WHAT YOU HAVE TO DO ->
Return all lines from the listing below in which the string "flops" occurs.
::::::::::
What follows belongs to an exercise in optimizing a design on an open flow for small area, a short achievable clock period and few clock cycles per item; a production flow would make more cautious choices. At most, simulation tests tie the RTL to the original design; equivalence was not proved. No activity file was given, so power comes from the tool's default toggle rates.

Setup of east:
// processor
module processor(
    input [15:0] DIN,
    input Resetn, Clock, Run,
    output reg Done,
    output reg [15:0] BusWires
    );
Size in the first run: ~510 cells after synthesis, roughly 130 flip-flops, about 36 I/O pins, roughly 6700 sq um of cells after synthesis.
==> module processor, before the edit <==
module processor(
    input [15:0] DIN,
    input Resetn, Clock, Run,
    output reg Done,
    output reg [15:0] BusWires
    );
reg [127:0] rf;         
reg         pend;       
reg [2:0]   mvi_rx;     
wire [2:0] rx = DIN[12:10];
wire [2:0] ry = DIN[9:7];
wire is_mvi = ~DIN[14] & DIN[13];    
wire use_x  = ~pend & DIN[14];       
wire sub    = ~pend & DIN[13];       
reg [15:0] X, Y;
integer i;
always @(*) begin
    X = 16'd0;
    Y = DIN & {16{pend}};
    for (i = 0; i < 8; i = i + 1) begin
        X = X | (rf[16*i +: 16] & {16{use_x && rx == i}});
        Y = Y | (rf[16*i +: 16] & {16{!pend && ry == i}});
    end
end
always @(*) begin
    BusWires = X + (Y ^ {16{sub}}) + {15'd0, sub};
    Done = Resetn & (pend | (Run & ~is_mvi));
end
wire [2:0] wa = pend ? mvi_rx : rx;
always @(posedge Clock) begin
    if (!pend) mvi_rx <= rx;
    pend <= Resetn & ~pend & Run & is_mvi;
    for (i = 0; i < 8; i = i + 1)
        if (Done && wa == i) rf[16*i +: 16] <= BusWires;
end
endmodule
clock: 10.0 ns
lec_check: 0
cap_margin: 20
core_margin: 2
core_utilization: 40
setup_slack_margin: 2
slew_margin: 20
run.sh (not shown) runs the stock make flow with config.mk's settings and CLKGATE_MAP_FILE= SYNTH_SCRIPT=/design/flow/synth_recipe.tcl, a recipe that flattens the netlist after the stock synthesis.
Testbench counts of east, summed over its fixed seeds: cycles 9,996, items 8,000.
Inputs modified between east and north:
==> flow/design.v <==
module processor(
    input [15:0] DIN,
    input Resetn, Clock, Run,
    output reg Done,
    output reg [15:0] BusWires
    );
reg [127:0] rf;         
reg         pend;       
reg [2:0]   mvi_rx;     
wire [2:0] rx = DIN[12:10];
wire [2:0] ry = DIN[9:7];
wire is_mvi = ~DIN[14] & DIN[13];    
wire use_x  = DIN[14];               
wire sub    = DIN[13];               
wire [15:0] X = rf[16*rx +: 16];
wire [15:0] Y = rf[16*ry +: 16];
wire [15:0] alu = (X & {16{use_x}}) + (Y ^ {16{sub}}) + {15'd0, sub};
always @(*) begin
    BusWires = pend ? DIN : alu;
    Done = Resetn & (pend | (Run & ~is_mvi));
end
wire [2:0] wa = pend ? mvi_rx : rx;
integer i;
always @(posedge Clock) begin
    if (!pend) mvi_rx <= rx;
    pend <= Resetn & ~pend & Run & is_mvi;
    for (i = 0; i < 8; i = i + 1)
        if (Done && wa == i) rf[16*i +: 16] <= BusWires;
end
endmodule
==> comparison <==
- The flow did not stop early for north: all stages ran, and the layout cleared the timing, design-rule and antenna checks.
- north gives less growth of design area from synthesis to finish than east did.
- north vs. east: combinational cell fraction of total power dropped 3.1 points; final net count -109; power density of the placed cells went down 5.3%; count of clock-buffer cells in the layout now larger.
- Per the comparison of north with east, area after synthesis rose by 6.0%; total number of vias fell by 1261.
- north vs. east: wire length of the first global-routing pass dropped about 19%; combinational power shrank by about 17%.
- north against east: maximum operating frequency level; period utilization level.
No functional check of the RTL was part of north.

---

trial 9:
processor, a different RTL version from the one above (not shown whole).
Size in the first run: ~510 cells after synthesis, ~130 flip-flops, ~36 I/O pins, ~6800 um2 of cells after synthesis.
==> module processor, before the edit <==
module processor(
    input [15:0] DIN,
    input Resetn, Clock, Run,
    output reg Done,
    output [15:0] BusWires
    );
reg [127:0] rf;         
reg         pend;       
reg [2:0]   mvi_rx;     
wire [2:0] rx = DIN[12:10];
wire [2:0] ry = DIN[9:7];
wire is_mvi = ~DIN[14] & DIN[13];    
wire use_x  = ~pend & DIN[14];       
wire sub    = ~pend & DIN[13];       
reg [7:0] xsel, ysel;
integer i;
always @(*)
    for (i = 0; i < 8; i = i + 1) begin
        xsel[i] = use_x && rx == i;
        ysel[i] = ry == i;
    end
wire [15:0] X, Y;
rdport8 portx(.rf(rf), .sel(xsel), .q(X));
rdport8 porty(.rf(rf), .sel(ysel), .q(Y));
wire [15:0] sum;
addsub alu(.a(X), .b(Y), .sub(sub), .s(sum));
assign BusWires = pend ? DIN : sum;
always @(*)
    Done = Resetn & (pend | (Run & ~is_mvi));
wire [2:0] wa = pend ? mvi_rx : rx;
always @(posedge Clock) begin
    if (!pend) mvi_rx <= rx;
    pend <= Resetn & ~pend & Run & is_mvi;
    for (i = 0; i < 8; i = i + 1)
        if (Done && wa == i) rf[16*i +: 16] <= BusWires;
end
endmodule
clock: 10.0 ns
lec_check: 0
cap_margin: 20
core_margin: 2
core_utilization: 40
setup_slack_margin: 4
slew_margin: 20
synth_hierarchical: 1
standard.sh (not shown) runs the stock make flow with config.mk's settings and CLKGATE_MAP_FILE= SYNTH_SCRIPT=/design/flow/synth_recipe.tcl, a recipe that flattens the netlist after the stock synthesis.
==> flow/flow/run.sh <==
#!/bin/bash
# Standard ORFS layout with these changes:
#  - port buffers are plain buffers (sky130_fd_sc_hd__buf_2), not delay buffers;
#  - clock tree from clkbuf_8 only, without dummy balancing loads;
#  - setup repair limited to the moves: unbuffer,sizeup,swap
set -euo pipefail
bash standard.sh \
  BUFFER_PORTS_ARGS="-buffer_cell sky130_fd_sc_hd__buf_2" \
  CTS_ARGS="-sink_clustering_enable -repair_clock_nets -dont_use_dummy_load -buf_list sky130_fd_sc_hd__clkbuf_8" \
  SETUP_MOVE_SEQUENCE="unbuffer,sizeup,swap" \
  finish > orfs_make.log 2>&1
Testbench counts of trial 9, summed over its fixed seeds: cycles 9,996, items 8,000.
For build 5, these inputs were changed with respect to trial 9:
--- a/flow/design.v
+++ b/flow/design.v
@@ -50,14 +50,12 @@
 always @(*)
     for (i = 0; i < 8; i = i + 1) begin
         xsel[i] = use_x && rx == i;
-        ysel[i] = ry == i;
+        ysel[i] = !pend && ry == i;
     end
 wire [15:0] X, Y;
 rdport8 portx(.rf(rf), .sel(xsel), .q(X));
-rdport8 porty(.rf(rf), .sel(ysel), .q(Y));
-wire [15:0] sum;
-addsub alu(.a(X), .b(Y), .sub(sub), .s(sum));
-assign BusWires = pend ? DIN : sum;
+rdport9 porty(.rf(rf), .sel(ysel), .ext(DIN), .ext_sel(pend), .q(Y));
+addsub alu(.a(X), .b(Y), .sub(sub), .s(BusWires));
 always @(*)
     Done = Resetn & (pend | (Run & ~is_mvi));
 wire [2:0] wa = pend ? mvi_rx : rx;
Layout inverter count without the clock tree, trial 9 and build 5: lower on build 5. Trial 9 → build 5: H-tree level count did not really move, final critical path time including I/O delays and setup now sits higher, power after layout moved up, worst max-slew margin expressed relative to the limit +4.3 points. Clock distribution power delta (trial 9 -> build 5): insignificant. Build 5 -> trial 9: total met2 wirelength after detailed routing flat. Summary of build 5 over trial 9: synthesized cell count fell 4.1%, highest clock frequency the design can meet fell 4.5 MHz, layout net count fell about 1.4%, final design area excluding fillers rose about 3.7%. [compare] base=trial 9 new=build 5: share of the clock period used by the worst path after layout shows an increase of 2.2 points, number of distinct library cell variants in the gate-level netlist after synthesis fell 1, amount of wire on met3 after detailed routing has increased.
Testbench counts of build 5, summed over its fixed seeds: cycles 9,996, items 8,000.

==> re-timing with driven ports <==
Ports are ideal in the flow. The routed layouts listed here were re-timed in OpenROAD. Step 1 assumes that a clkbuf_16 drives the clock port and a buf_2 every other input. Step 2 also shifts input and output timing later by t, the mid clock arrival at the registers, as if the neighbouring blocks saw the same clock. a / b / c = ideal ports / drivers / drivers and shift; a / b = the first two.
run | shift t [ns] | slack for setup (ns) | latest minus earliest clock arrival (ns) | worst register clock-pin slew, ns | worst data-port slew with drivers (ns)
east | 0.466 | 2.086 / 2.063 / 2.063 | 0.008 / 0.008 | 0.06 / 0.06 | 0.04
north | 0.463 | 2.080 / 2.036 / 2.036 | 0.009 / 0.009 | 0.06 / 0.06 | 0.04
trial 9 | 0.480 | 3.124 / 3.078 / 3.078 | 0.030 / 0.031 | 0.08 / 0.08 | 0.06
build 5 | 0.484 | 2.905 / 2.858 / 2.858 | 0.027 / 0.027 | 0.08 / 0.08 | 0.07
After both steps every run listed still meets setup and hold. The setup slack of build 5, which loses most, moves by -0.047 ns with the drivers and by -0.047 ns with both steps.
::::::::::
COMPLETED TASK ->
Size in the first run: ~510 cells after synthesis, roughly 130 flip-flops, about 36 I/O pins, roughly 6700 sq um of cells after synthesis.
Size in the first run: ~510 cells after synthesis, ~130 flip-flops, ~36 I/O pins, ~6800 um2 of cells after synthesis.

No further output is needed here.